Only lines holding the word "netlist" are wanted from the records; copy all of them.

** Opening EXTRACTED MATERIAL block **

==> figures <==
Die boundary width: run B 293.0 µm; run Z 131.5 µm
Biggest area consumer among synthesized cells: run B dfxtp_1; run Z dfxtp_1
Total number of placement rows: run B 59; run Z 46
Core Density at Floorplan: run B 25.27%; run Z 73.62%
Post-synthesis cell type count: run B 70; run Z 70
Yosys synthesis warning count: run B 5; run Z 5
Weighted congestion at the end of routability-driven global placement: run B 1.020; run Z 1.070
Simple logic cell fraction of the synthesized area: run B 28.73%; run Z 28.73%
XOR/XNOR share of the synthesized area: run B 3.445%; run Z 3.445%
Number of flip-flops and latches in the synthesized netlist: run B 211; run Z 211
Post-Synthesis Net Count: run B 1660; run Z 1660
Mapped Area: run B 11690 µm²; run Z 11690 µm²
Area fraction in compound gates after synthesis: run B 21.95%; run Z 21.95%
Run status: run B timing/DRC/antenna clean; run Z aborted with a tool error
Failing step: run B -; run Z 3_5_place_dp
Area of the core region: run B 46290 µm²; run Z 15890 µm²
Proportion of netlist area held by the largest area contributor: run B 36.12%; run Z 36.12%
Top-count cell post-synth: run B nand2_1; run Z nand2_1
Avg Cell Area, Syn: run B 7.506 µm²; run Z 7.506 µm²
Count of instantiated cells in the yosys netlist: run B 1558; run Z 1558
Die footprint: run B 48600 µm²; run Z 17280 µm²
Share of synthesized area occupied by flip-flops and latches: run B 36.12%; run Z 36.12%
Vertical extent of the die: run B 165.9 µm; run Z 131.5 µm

** Closing EXTRACTED MATERIAL block **

### SOLUTION:
Number of flip-flops and latches in the synthesized netlist: run B 211; run Z 211
Proportion of netlist area held by the largest area contributor: run B 36.12%; run Z 36.12%
Count of instantiated cells in the yosys netlist: run B 1558; run Z 1558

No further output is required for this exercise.